Source: an optimization exercise on an open RTL-to-GDS flow (aim: small area and a short achievable clock period). Production flows keep margins and buffers that such runs may drop.
The RTL was checked by simulation tests, not by an equivalence proof against the original design.
Power and IR drop assume default switching activity.

==> inputs of v9 <==
## seenc_top
module seenc_top (
    input  wire        clk,
    input  wire        rst,         
    input  wire        in_valid,
    input  wire [7:0]  cmd,
    input  wire [63:0] in_x,
    input  wire [63:0] in_y,
    input  wire [63:0] in_z,
    input  wire [31:0] in_a,
    input  wire [31:0] in_b,
    output reg         out_valid,
    output wire [31:0] out_a,
    output wire [31:0] out_b,
    output wire [63:0] out_x,
    output wire [63:0] out_y,
    output wire [63:0] out_z,
    output reg         err
);
Settings: LEC_CHECK=0, ABC_AREA=1, CAP_MARGIN=20, CORE_MARGIN=2, CORE_UTILIZATION=50, SLEW_MARGIN=20; clock period 65.0 ns.
standard.sh (not shown) runs the stock make flow with config.mk's settings and CLKGATE_MAP_FILE= SYNTH_SCRIPT=/design/flow/synth_recipe.tcl, a recipe that flattens the netlist after the stock synthesis.
==> flow/flow/run.sh <==
#!/bin/bash
# The standard layout, with three changes:
#  - after the standard synthesis, the combinational logic between the
#    flip-flops is re-optimized for area by a second ABC pass (reopt.ys);
#    every flip-flop stays as the standard synthesis made it;
#  - the smallest plain buffer (buf_1) buffers each port, instead of the
#    delay buffer buffer_ports picks by default;
#  - timing repair is asked to leave a setup margin, so that it works on
#    the paths that set the achieved period.
set -euo pipefail
export BUFFER_PORTS_ARGS="-buffer_cell sky130_fd_sc_hd__buf_1"
export SETUP_SLACK_MARGIN=50.6
RES=$PWD/orfs/results/$FLOW_PLATFORM/seenc_top/base

bash standard.sh $RES/1_2_yosys.v > synth.log 2>&1

mkdir -p reopt
cp $RES/1_2_yosys.v reopt/in.v
cp $FLOW_HOME/platforms/$FLOW_PLATFORM/lib/sky130_fd_sc_hd__tt_025C_1v80.lib reopt/lib.lib
cp flow/reopt.ys flow/area.abc reopt/
(cd reopt && yosys -s reopt.ys > ../reopt.log 2>&1)
cp reopt/out.v $RES/1_2_yosys.v
rm -f reopt/lib.lib

bash standard.sh > standard.log 2>&1
==> flow/flow/area.abc <==
strash
dc2
&get -n
&dch -f
&nf -R 1000
&put
strash
dc2
&get -n
&dch -f
&nf -R 1000
&put
strash
&get -n
&dch -f
&nf -R 1000
&put
topo
==> flow/flow/reopt.ys <==
# Re-map the combinational logic of the standard synthesis netlist for area.
# Every flip-flop instance is kept as it is (same cell, same name); only the
# logic between them is re-optimized by ABC and mapped again to the library.
read_verilog in.v
read_liberty -ignore_miss_func lib.lib
hierarchy -top seenc_top
setattr -mod -set keep_hierarchy 1 sky130_fd_sc_hd__dfxtp_1 sky130_fd_sc_hd__dfxtp_2 sky130_fd_sc_hd__dfxtp_4
flatten
opt_clean
abc -liberty lib.lib -script area.abc -dont_use sky130_fd_sc_hd__lpflow_bleeder_1 -dont_use sky130_fd_sc_hd__lpflow_clkbufkapwr_1 -dont_use sky130_fd_sc_hd__lpflow_clkbufkapwr_16 -dont_use sky130_fd_sc_hd__lpflow_clkbufkapwr_2 -dont_use sky130_fd_sc_hd__lpflow_clkbufkapwr_4 -dont_use sky130_fd_sc_hd__lpflow_clkbufkapwr_8 -dont_use sky130_fd_sc_hd__lpflow_clkinvkapwr_1 -dont_use sky130_fd_sc_hd__lpflow_clkinvkapwr_16 -dont_use sky130_fd_sc_hd__lpflow_clkinvkapwr_2 -dont_use sky130_fd_sc_hd__lpflow_clkinvkapwr_4 -dont_use sky130_fd_sc_hd__lpflow_clkinvkapwr_8 -dont_use sky130_fd_sc_hd__lpflow_decapkapwr_12 -dont_use sky130_fd_sc_hd__lpflow_decapkapwr_3 -dont_use sky130_fd_sc_hd__lpflow_decapkapwr_4 -dont_use sky130_fd_sc_hd__lpflow_decapkapwr_6 -dont_use sky130_fd_sc_hd__lpflow_decapkapwr_8 -dont_use sky130_fd_sc_hd__lpflow_inputiso0n_1 -dont_use sky130_fd_sc_hd__lpflow_inputiso0p_1 -dont_use sky130_fd_sc_hd__lpflow_inputiso1n_1 -dont_use sky130_fd_sc_hd__lpflow_inputiso1p_1 -dont_use sky130_fd_sc_hd__lpflow_inputisolatch_1 -dont_use sky130_fd_sc_hd__lpflow_isobufsrc_1 -dont_use sky130_fd_sc_hd__lpflow_isobufsrc_16 -dont_use sky130_fd_sc_hd__lpflow_isobufsrc_2 -dont_use sky130_fd_sc_hd__lpflow_isobufsrc_4 -dont_use sky130_fd_sc_hd__lpflow_isobufsrc_8 -dont_use sky130_fd_sc_hd__lpflow_isobufsrckapwr_16 -dont_use sky130_fd_sc_hd__lpflow_lsbuf_lh_hl_isowell_tap_1 -dont_use sky130_fd_sc_hd__lpflow_lsbuf_lh_hl_isowell_tap_2 -dont_use sky130_fd_sc_hd__lpflow_lsbuf_lh_hl_isowell_tap_4 -dont_use sky130_fd_sc_hd__lpflow_lsbuf_lh_isowell_4 -dont_use sky130_fd_sc_hd__lpflow_lsbuf_lh_isowell_tap_1 -dont_use sky130_fd_sc_hd__lpflow_lsbuf_lh_isowell_tap_2 -dont_use sky130_fd_sc_hd__lpflow_lsbuf_lh_isowell_tap_4 -dont_use sky130_fd_sc_hd__probe_p_8 -dont_use sky130_fd_sc_hd__probec_p_8
opt_clean -purge
hilomap -singleton -hicell sky130_fd_sc_hd__conb_1 HI -locell sky130_fd_sc_hd__conb_1 LO
splitnets
opt_clean -purge
# ports that alias another net get a buffer, as in the standard synthesis
insbuf -buf sky130_fd_sc_hd__buf_4 A X
rename -hide w:*.*
opt_clean -purge
stat -liberty lib.lib
select seenc_top
write_verilog -noattr -nohex -nodec -selected out.v
==> v4: changes against v9 <==
--- a/flow/design.v
+++ b/flow/design.v
@@ -183,21 +183,19 @@
     assign sz = oh[1] & in_a[26] | oh[2] & in_a[29] | oh[3] & in_b[15] | oh[4] & in_a[30] | oh[5] & in_b[24];
 endmodule
 module seenc_dec_back (
     input  wire        d32,    
     input  wire        d64,    
-    input  wire        n32,    
-    input  wire        n64,    
     input  wire        b64,    
     input  wire        s,
     input  wire [16:0] fr,
     input  wire [7:0]  e32,
     output wire [63:0] f
 );
-    assign f[63:35] = {d64 & s, n64 & e32[7], {3{b64}}, {24{n64}} & {e32[6:0], fr}};
+    assign f[63:35] = {{2{d64}} & {s, e32[7]}, {3{b64}}, {24{d64}} & {e32[6:0], fr}};
     assign f[34:32] = 3'd0;
-    assign f[31:6]  = {d32 & s, {25{n32}} & {e32, fr}};
+    assign f[31:6]  = {26{d32}} & {s, e32, fr};
     assign f[5:0]   = 6'd0;
 endmodule
 `default_nettype wire
 `default_nettype none
 module seenc_core (
@@ -208,12 +206,11 @@
     input  wire [30:0] cx, cy, cz,
     output wire        enc,
     output wire        dec32,
     output wire        dec64,
     output wire        err,
-    output wire [77:0] res,       
-    output wire [2:0]  dnz        
+    output wire [77:0] res        
 );
     wire legal = ~cmd_hi & (|oh) & (~prec | oh[5]);
     assign enc   = legal & ~dir;
     assign dec32 = legal & dir & ~prec;
     assign dec64 = legal & dir & prec;
@@ -259,14 +256,13 @@
         .px(yx), .py(yy), .pz(yz), .word_a(wa), .word_b(wb)
     );
     wire [17:0] nx = rev18(yx[18:1]);
     wire [17:0] ny = rev18(yy[18:1]);
     wire [17:0] nz = rev18(yz[18:1]);
-    assign dnz = {dmx != 18'd0, dmy != 18'd0, dmz != 18'd0};
-    wire [7:0]  ex32 = dnz[2] ? (deb - {3'd0, lzx}) : 8'd0;
-    wire [7:0]  ey32 = dnz[1] ? (deb - {3'd0, lzy}) : 8'd0;
-    wire [7:0]  ez32 = dnz[0] ? (deb - {3'd0, lzz}) : 8'd0;
+    wire [7:0]  ex32 = (dmx == 18'd0) ? 8'd0 : (deb - {3'd0, lzx});
+    wire [7:0]  ey32 = (dmy == 18'd0) ? 8'd0 : (deb - {3'd0, lzy});
+    wire [7:0]  ez32 = (dmz == 18'd0) ? 8'd0 : (deb - {3'd0, lzz});
     assign res = dir ? {dsx, nx[16:0], ex32, dsy, ny[16:0], ey32, dsz, nz[16:0], ez32}
                      : {14'd0, wb, wa};
 endmodule
 `default_nettype wire
 `default_nettype none
@@ -322,38 +318,31 @@
                 c_q[k] <= is_raw[k] ? raw[k] : enc_in[k];    
         end
     end
     wire        c_enc, c_d32, c_d64, c_err;
     wire [77:0] c_res;
-    wire [2:0]  c_dnz;
     seenc_core u_core (
         .oh(oh_q), .dir(dir_q), .prec(prec_q), .cmd_hi(hi_q), .cx(c_q[92:62]), .cy(c_q[61:31]), .cz(c_q[30:0]),
-        .enc(c_enc), .dec32(c_d32), .dec64(c_d64), .err(c_err), .res(c_res), .dnz(c_dnz)
+        .enc(c_enc), .dec32(c_d32), .dec64(c_d64), .err(c_err), .res(c_res)
     );
     reg [77:0] r;
-    reg        r_enca, r_encb, r_d32, r_d64;
-    reg [2:0]  r_n32, r_n64, r_b64;
-    wire [2:0] nzc = c_dnz;
+    reg [1:0]  r_enc;
+    reg [2:0]  r_d32, r_d64, r_b64;
+    wire [2:0] nzc = {|c_res[59:52], |c_res[33:26], |c_res[7:0]};
     wire [2:0] e7c = {c_res[59], c_res[33], c_res[7]};
     always @(posedge clk) begin
         if (rst) out_valid <= 1'b0;
         else     out_valid <= v_q;
-        err    <= c_err;
-        r_enca <= c_enc;
-        r_encb <= c_enc & (oh_q[3] | oh_q[4] | oh_q[5]);
-        r_d32  <= c_d32;
-        r_d64  <= c_d64;
-        r_n32  <= {3{c_d32}} & nzc;
-        r_n64  <= {3{c_d64}} & nzc;
-        r_b64  <= {3{c_d64}} & nzc & ~e7c;
-        r      <= c_res;
+        err   <= c_err;
+        r_enc <= {2{c_enc}};
+        r_d32 <= {3{c_d32}};
+        r_d64 <= {3{c_d64}};
+        r_b64 <= {3{c_d64}} & nzc & ~e7c;
+        r     <= c_res;
     end
-    assign out_a = {32{r_enca}} & r[31:0];
-    assign out_b = {32{r_encb}} & r[63:32];
-    seenc_dec_back u_bx (.d32(r_d32), .d64(r_d64), .n32(r_n32[2]), .n64(r_n64[2]), .b64(r_b64[2]),
-                         .s(r[77]), .fr(r[76:60]), .e32(r[59:52]), .f(out_x));
-    seenc_dec_back u_by (.d32(r_d32), .d64(r_d64), .n32(r_n32[1]), .n64(r_n64[1]), .b64(r_b64[1]),
-                         .s(r[51]), .fr(r[50:34]), .e32(r[33:26]), .f(out_y));
-    seenc_dec_back u_bz (.d32(r_d32), .d64(r_d64), .n32(r_n32[0]), .n64(r_n64[0]), .b64(r_b64[0]),
-                         .s(r[25]), .fr(r[24:8]),  .e32(r[7:0]),   .f(out_z));
+    assign out_a = {32{r_enc[0]}} & r[31:0];
+    assign out_b = {32{r_enc[1]}} & r[63:32];
+    seenc_dec_back u_bx (.d32(r_d32[2]), .d64(r_d64[2]), .b64(r_b64[2]), .s(r[77]), .fr(r[76:60]), .e32(r[59:52]), .f(out_x));
+    seenc_dec_back u_by (.d32(r_d32[1]), .d64(r_d64[1]), .b64(r_b64[1]), .s(r[51]), .fr(r[50:34]), .e32(r[33:26]), .f(out_y));
+    seenc_dec_back u_bz (.d32(r_d32[0]), .d64(r_d64[0]), .b64(r_b64[0]), .s(r[25]), .fr(r[24:8]),  .e32(r[7:0]),   .f(out_z));
 endmodule
 `default_nettype wire
--- a/flow/flow/run.sh
+++ b/flow/flow/run.sh
@@ -7,11 +7,11 @@
 #    delay buffer buffer_ports picks by default;
 #  - timing repair is asked to leave a setup margin, so that it works on
 #    the paths that set the achieved period.
 set -euo pipefail
 export BUFFER_PORTS_ARGS="-buffer_cell sky130_fd_sc_hd__buf_1"
-export SETUP_SLACK_MARGIN=50.6
+export SETUP_SLACK_MARGIN=51.0
 RES=$PWD/orfs/results/$FLOW_PLATFORM/seenc_top/base
 
 bash standard.sh $RES/1_2_yosys.v > synth.log 2>&1
 
 mkdir -p reopt
==> flow/flow/area.abc (replaced) <==
strash
dc2
dch -f
map -a
strash
dch -f
map -a
topo
==> flow/flow/reopt.ys (replaced) <==
# Re-map the combinational logic of the standard synthesis netlist for area.
# Every flip-flop instance is kept as it is (same cell, same name); only the
# logic between them is re-optimized by ABC and mapped again to the library.
read_verilog in.v
read_liberty -ignore_miss_func lib.lib
hierarchy -top seenc_top
setattr -mod -set keep_hierarchy 1 sky130_fd_sc_hd__dfxtp_1 sky130_fd_sc_hd__dfxtp_2 sky130_fd_sc_hd__dfxtp_4
flatten
opt_clean
abc -liberty lib.lib -script area.abc -dont_use sky130_fd_sc_hd__probe_p_8 -dont_use sky130_fd_sc_hd__probec_p_8
opt_clean -purge
hilomap -singleton -hicell sky130_fd_sc_hd__conb_1 HI -locell sky130_fd_sc_hd__conb_1 LO
splitnets
opt_clean -purge
# ports that alias another net get a buffer, as in the standard synthesis
insbuf -buf sky130_fd_sc_hd__buf_4 A X
rename -hide w:*.*
opt_clean -purge
stat -liberty lib.lib
select seenc_top
write_verilog -noattr -nohex -nodec -selected out.v
==> v17: changes against v9 <==
--- a/flow/flow/run.sh
+++ b/flow/flow/run.sh
@@ -7,11 +7,11 @@
 #    delay buffer buffer_ports picks by default;
 #  - timing repair is asked to leave a setup margin, so that it works on
 #    the paths that set the achieved period.
 set -euo pipefail
 export BUFFER_PORTS_ARGS="-buffer_cell sky130_fd_sc_hd__buf_1"
-export SETUP_SLACK_MARGIN=50.6
+export SETUP_SLACK_MARGIN=50.7
 RES=$PWD/orfs/results/$FLOW_PLATFORM/seenc_top/base
 
 bash standard.sh $RES/1_2_yosys.v > synth.log 2>&1
 
 mkdir -p reopt
--- a/flow/flow/area.abc
+++ b/flow/flow/area.abc
@@ -1,5 +1,22 @@
+strash
+dc2
+&get -n
+&dch -f
+&nf -R 1000
+&put
+strash
+dc2
+&get -n
+&dch -f
+&nf -R 1000
+&put
+strash
+&get -n
+&dch -f
+&nf -R 1000
+&put
 strash
 dc2
 &get -n
 &dch -f
 &nf -R 1000
==> results.txt <==
v9 finished with timing, DRC and antenna clean. v4 passed the timing, design-rule and antenna checks. v17 finished clean. Between v4 and v9, the lower sequential power is in v4 (gap about 12%, measured against v9). The highest register-to-register slack belongs to v4, the lowest to v17. In sequential cell count, v17 and v9 do not differ. Against v9, the non-clock buffer count of v4 is lower by 7. Clock-buffer cell count: v4 is lower than v17 (2). Against v4, the clock skew of v9 is lower by 21 ps. Of v17 and v4, v17 has the higher maximum frequency (gap about 0.8%, measured against v4). Sequential share of layout area: v4 < v17 < v9. Critical path depth: v9 > v4 > v17. The highest utilization belongs to v4, the lowest to v9.

[re-timing with driven ports]
The results above use ideal ports. As a check the final layouts listed here were re-extracted and re-timed, cells and wires unchanged.
Step 1 assumes that a clkbuf_16 drives the clock port and a buf_2 every other input.
Step 2 adds t to the input delays and takes it off the output delays; t is the mean of the earliest and latest rising clock arrival at the registers after step 1. Input paths then give back, and output paths get back, about the clock's delay inside the block.
a / b / c = no drivers / after step 1 / after step 2; a / b = the first two.
run	t (ns)	setup slack, ns	worst setup path at the end	worst register clock-pin slew, ns	pins driven straight from the clock port
v9	0.524	50.635 / 50.594 / 50.147	input to register	0.08 / 0.08	1
v4	0.552	50.526 / 50.468 / 50.568	input to register	0.10 / 0.10	1
v17	0.544	50.647 / 50.585 / 50.298	input to register	0.08 / 0.08	1
After both steps setup and hold are still met in every run listed. The setup slack of v9, which loses most, moves by -0.041 ns with the drivers and by -0.488 ns with both steps.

═══

**Task brief**. Your answer should be a single number: how many lines in the listing above contain "results"?

**Written solution**. 5